## What is needed
In the listing below, find the line containing "xor gates and xnor gates: 67" and the line containing "floorplan | -0.356 | - | 0.00973". Repeat exactly those two lines and every line between them.
-------- Records supplied --------
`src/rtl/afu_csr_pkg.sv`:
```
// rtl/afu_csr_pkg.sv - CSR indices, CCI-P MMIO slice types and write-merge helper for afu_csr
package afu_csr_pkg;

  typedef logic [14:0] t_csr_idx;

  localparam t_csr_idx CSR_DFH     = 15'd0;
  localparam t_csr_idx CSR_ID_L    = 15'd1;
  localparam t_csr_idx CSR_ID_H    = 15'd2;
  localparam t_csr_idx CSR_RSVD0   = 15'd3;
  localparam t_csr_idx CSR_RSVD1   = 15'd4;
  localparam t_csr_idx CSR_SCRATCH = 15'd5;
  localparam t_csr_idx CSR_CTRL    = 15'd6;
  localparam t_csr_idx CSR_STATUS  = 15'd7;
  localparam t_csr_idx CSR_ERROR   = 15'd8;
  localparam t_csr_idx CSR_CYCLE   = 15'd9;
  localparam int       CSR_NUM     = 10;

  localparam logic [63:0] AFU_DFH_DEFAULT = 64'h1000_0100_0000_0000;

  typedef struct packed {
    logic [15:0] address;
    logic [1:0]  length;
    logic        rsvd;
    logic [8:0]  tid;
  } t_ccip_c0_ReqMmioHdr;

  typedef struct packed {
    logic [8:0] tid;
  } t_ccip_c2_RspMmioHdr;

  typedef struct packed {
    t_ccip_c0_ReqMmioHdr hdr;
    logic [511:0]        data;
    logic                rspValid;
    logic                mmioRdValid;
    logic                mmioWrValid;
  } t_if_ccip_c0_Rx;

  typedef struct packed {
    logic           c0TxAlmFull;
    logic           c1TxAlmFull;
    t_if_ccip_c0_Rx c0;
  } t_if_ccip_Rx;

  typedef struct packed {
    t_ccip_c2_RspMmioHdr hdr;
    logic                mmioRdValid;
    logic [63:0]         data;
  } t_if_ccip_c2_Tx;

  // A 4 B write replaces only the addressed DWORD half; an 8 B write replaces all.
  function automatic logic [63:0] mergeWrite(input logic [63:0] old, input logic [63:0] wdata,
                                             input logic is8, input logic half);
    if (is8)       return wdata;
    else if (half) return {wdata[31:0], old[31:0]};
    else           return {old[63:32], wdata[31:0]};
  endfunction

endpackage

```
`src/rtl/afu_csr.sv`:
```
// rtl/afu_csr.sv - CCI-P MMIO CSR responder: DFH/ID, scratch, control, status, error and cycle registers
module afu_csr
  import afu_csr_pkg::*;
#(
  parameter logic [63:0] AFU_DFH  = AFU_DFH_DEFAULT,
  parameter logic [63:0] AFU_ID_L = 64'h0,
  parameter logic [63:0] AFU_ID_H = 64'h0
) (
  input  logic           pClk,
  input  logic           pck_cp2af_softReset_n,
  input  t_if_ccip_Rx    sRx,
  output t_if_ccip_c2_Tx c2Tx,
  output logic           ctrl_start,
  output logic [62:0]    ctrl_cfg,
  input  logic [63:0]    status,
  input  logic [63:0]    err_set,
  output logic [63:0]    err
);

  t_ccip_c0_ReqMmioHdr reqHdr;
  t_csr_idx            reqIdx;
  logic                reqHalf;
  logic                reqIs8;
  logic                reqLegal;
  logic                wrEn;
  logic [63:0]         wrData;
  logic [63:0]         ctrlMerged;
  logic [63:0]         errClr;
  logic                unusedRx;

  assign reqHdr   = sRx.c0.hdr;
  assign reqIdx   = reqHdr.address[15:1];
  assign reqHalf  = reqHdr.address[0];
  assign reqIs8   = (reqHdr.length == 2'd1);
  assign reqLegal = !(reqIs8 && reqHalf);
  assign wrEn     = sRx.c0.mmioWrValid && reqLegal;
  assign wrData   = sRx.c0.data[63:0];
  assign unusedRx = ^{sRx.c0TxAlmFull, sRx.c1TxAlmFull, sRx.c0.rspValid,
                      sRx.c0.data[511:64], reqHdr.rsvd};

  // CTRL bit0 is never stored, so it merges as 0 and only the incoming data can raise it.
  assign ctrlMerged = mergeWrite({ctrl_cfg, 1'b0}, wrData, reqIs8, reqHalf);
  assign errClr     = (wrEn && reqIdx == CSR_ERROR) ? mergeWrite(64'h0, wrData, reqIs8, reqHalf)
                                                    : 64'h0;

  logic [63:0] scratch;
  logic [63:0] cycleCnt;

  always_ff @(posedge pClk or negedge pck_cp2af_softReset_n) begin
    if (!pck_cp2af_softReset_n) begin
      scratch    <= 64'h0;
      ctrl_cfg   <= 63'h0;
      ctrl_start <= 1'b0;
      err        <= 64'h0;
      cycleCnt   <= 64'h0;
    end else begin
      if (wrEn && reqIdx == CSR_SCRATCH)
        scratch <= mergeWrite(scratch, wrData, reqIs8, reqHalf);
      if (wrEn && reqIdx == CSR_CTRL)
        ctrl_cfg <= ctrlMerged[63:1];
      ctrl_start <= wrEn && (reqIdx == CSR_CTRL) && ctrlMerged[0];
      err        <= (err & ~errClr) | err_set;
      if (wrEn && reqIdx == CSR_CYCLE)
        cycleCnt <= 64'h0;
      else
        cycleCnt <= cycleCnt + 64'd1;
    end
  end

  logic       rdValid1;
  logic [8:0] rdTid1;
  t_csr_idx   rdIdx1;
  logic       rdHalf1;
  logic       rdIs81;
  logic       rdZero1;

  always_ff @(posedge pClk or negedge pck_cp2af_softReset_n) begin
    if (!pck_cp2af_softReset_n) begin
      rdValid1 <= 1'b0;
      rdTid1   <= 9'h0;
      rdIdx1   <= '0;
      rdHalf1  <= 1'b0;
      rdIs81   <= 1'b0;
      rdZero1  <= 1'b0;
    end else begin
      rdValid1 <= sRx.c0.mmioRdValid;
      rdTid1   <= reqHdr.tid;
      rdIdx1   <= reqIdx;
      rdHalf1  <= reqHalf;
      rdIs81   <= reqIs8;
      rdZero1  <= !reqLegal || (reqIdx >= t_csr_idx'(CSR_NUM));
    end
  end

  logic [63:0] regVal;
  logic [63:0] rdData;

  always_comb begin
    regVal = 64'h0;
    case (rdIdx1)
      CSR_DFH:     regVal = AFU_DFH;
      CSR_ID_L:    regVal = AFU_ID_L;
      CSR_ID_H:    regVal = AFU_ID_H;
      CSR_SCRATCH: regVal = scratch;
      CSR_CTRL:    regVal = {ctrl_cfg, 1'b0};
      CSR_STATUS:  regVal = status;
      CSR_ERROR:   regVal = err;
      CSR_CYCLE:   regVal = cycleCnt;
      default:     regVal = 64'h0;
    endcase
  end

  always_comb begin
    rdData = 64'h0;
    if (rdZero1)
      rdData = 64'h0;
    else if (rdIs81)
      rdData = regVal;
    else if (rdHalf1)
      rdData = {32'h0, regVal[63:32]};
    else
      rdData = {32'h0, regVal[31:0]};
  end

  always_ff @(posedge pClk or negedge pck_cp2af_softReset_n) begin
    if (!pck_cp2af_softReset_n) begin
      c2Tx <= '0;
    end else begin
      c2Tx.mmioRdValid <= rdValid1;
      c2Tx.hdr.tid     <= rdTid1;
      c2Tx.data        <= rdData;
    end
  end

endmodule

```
--------
-------- Records supplied --------
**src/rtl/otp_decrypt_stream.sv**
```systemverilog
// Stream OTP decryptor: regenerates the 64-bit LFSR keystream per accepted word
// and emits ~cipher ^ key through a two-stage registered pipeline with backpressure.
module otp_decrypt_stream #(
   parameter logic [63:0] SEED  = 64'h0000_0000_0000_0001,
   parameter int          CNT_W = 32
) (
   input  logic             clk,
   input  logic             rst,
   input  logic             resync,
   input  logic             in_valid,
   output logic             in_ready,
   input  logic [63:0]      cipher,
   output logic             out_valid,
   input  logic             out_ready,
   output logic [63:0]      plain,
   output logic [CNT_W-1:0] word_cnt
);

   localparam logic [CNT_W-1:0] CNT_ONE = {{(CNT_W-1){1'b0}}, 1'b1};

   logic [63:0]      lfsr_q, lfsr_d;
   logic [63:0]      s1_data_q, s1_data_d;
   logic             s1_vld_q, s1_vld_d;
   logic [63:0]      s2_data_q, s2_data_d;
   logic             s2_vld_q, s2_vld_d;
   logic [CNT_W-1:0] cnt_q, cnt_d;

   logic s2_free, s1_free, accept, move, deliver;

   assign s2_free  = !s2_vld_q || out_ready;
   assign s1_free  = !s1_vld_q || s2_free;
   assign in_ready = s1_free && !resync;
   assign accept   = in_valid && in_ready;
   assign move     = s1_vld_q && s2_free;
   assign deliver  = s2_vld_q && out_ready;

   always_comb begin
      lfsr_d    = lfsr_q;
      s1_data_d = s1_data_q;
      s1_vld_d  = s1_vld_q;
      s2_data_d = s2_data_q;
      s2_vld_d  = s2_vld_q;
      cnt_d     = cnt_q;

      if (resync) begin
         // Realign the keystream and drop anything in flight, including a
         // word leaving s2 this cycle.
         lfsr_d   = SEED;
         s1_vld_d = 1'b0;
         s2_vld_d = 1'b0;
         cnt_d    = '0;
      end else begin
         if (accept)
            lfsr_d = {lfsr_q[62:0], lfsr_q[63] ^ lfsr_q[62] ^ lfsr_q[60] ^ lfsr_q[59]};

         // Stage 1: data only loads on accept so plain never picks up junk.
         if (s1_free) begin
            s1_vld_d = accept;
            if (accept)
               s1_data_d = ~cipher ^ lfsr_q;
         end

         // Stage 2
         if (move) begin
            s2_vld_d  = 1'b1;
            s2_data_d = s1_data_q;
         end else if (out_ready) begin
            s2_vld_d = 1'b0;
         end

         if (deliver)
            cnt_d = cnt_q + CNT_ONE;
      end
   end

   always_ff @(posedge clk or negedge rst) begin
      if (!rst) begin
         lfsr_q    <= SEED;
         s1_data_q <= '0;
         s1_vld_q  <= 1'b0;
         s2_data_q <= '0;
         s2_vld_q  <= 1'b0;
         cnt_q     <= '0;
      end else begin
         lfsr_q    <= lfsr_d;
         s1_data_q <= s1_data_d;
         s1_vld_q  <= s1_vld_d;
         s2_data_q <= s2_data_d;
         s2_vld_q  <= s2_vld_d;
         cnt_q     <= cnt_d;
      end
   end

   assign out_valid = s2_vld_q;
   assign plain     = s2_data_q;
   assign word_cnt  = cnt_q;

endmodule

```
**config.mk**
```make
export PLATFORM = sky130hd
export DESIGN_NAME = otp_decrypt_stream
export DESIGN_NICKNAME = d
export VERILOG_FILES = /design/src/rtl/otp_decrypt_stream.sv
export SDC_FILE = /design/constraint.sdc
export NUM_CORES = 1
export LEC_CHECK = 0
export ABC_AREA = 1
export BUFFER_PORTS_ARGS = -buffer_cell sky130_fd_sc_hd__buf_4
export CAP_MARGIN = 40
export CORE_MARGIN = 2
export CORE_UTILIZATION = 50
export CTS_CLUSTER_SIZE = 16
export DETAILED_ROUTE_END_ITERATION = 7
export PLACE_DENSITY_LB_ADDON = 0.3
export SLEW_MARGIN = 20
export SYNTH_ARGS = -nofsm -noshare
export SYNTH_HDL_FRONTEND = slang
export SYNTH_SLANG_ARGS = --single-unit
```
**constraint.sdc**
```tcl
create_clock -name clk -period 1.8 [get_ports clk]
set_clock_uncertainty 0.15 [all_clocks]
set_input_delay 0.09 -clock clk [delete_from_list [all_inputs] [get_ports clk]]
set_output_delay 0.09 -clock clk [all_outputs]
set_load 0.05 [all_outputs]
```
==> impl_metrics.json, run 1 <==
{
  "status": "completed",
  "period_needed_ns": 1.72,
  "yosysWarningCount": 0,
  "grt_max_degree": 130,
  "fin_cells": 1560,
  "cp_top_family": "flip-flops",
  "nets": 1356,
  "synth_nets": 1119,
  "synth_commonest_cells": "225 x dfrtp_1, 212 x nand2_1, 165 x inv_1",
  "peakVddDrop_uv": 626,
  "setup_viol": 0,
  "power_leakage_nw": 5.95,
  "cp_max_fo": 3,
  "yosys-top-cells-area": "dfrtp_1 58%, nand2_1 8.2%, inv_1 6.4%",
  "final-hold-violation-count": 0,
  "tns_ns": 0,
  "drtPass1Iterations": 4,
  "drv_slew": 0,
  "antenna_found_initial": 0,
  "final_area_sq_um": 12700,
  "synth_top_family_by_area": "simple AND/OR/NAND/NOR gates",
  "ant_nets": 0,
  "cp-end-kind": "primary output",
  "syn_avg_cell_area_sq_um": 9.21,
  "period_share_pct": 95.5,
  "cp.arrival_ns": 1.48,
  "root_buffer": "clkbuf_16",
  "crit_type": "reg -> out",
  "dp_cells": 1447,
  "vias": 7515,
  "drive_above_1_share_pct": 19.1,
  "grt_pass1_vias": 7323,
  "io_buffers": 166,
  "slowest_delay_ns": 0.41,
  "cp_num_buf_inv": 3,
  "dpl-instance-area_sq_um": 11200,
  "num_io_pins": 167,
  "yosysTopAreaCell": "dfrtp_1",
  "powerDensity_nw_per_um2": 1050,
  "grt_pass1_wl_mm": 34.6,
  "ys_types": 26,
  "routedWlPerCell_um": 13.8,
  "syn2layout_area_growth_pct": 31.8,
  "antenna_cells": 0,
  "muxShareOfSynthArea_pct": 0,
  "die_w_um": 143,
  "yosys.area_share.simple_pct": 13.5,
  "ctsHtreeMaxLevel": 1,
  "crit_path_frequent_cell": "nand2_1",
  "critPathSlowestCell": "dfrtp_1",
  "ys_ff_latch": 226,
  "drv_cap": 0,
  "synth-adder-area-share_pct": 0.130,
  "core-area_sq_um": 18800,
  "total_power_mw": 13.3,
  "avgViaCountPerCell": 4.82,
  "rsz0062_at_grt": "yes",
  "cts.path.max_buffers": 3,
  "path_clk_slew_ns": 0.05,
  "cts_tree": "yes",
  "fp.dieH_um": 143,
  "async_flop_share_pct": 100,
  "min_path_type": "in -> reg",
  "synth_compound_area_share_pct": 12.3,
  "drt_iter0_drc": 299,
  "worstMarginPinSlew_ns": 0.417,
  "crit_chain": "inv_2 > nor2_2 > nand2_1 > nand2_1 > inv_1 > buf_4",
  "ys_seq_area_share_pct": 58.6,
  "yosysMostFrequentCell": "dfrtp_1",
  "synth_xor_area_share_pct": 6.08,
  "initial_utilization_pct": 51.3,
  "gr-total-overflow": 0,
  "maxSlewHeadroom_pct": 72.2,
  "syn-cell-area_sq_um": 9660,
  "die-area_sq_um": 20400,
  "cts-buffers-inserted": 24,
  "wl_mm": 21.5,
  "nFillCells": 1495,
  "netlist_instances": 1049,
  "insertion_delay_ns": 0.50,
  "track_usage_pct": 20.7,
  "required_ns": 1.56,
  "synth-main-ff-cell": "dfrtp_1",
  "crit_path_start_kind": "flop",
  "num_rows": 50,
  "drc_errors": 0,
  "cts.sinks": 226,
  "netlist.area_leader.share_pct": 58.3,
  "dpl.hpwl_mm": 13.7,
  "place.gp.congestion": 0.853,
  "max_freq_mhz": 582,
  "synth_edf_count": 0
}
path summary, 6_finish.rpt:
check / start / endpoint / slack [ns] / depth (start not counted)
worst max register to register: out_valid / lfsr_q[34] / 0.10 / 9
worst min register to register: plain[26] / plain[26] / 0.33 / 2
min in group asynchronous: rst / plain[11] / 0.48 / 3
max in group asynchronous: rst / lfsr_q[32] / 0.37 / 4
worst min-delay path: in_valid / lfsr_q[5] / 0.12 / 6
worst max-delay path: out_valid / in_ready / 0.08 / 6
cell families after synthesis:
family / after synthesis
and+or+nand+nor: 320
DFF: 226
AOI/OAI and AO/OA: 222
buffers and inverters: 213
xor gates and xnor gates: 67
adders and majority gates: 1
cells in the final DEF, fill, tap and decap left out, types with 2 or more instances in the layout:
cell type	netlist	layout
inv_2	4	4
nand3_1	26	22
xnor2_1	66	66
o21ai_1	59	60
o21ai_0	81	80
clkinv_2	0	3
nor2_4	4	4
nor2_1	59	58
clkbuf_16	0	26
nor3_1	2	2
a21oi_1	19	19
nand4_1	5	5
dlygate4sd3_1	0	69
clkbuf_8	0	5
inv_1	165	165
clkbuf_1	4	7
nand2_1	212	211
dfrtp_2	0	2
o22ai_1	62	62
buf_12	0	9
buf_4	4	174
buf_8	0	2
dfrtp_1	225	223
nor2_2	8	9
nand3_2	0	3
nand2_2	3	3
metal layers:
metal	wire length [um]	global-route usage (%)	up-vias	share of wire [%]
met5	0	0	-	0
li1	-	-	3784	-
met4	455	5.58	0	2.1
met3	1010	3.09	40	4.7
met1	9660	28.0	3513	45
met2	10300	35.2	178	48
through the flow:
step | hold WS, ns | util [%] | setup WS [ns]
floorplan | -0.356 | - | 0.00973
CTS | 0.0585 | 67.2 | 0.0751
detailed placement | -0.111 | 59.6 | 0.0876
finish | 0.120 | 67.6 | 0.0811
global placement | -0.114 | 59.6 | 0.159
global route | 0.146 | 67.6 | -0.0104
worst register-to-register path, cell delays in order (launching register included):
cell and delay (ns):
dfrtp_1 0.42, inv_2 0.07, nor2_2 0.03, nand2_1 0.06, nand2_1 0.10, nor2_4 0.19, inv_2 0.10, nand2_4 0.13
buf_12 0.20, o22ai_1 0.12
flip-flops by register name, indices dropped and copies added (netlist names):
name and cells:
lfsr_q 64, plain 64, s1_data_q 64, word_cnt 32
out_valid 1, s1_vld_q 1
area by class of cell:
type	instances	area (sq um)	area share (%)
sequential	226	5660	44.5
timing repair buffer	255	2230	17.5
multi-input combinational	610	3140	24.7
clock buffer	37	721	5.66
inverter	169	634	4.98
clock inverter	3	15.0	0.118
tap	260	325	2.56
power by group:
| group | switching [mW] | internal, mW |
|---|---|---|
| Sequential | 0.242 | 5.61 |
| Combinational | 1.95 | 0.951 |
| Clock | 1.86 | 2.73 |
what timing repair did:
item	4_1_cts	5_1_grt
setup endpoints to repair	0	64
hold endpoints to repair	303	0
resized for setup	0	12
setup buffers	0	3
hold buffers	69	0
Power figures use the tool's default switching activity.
--------
## Result of this exercise
xor gates and xnor gates: 67
adders and majority gates: 1
cells in the final DEF, fill, tap and decap left out, types with 2 or more instances in the layout:
cell type	netlist	layout
inv_2	4	4
nand3_1	26	22
xnor2_1	66	66
o21ai_1	59	60
o21ai_0	81	80
clkinv_2	0	3
nor2_4	4	4
nor2_1	59	58
clkbuf_16	0	26
nor3_1	2	2
a21oi_1	19	19
nand4_1	5	5
dlygate4sd3_1	0	69
clkbuf_8	0	5
inv_1	165	165
clkbuf_1	4	7
nand2_1	212	211
dfrtp_2	0	2
o22ai_1	62	62
buf_12	0	9
buf_4	4	174
buf_8	0	2
dfrtp_1	225	223
nor2_2	8	9
nand3_2	0	3
nand2_2	3	3
metal layers:
metal	wire length [um]	global-route usage (%)	up-vias	share of wire [%]
met5	0	0	-	0
li1	-	-	3784	-
met4	455	5.58	0	2.1
met3	1010	3.09	40	4.7
met1	9660	28.0	3513	45
met2	10300	35.2	178	48
through the flow:
step | hold WS, ns | util [%] | setup WS [ns]
floorplan | -0.356 | - | 0.00973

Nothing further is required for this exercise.